From the structural point of view, the cationic domains represent cationic lipids, the domain of which is composed of polyamines derived from natural spermine or spermidine. They form the most successful class of cationic lipids. Their activity is due to an effective neutralization, precipitation and encapsulation of DNA, and their endosomal and buffering properties (Stewart, L. et al. 2001). Other often occurring cationic domains are, e.g., quaternary ammonium ions, guanidinium motive, nitrogen containing heterocycles, basic amino acids, and short peptides derived therefrom (Niculescu-Duvaz, D. et al. 2003). Hydrophobic domains usually contain one or more aliphatic chains (saturated, unsaturated or fluorinated), or a steroid residue.

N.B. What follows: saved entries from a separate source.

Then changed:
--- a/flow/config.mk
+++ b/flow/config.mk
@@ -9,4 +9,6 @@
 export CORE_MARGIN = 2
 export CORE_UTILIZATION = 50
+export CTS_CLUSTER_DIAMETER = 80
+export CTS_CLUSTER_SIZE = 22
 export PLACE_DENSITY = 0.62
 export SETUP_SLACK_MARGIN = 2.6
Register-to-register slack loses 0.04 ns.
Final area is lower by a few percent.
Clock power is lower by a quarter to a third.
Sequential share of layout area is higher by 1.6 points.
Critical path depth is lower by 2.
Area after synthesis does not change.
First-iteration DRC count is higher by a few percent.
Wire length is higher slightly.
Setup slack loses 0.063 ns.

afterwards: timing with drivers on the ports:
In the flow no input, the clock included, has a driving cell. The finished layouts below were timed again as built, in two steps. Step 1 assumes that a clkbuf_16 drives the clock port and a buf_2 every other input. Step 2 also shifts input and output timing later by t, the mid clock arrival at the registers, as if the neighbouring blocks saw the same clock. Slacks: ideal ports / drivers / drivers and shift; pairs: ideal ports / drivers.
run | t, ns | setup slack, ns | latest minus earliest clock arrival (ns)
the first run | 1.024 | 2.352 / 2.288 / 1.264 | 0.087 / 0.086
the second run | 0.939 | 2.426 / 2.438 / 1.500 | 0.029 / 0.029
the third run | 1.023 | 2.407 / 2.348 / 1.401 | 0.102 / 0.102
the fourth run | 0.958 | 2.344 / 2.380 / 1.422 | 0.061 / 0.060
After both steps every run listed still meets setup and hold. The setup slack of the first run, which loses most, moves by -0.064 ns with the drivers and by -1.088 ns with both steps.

The overall geometry of the cationic lipid, i.e. the ratio of the polar and the nonpolar part of the molecule, has a fundamental influence on the formation of structural phases in solution and on the transfection activity. Two-chain lipids, in comparison with the single-chain or three- or multiple-chain lipids, more easily form lipidic bilayers, which close itself into spherical liposomes in water solution. On the other hand, cationic lipids containing one or three aliphatic chains have an increased tendency to form micelles or reverse micells and therefore they show a lower transfection activity and often an increased toxicity (Niculescu-Duvaz, D. et al. 2003; Tsukamoto, M. et al. 1995). Therefore, an overwhelming majority of commonly used cationic lipids contains two aliphatic chains. The most commonly used branching domain is glycerol, which, like in natural amphiphiles, serves for the presentation of two hydrophobic chains (Zuhorn, I. S. et al. 2002). Cationic lipids having this structure can be symmetrical or asymmetrical, depending on the place where the hydrophobic domain is bound. Synthetically easily obtainable secondary amides of amino acids represent an interesting branching principle enabling presentation of two hydrophobic chains (Behr, J. P. et al. 1989). Other structural motives, suitable for multiple presentation of hydrophobic domains, are, e.g., substituted aromatic rings and short peptides (for review see ref. Niculescu-Duvaz, D. et al. 2003). A specific group of hydrophobic domains are sterols with planar structure. Lipids containing a steroidal unit have the tendency to strengthen the lipidic bilayer (Regelin, A. E. et al. 2000). They are mostly derivatives of cholesterol with polycationic domain of polyamine type which are bound in position C(3) via urethane group. Into this category belongs also the commercially available C-DAN (Gao, X. et al. 1991; Keller, M. et al. 2003; Petukhov, I. A. et al. 2010). A broader application of these cationic lipids is limited by the restrained stability of their urethane connecting group. Transfection systems can be based also on amides of cholic acids (Fujiwara, T. et al. 2000).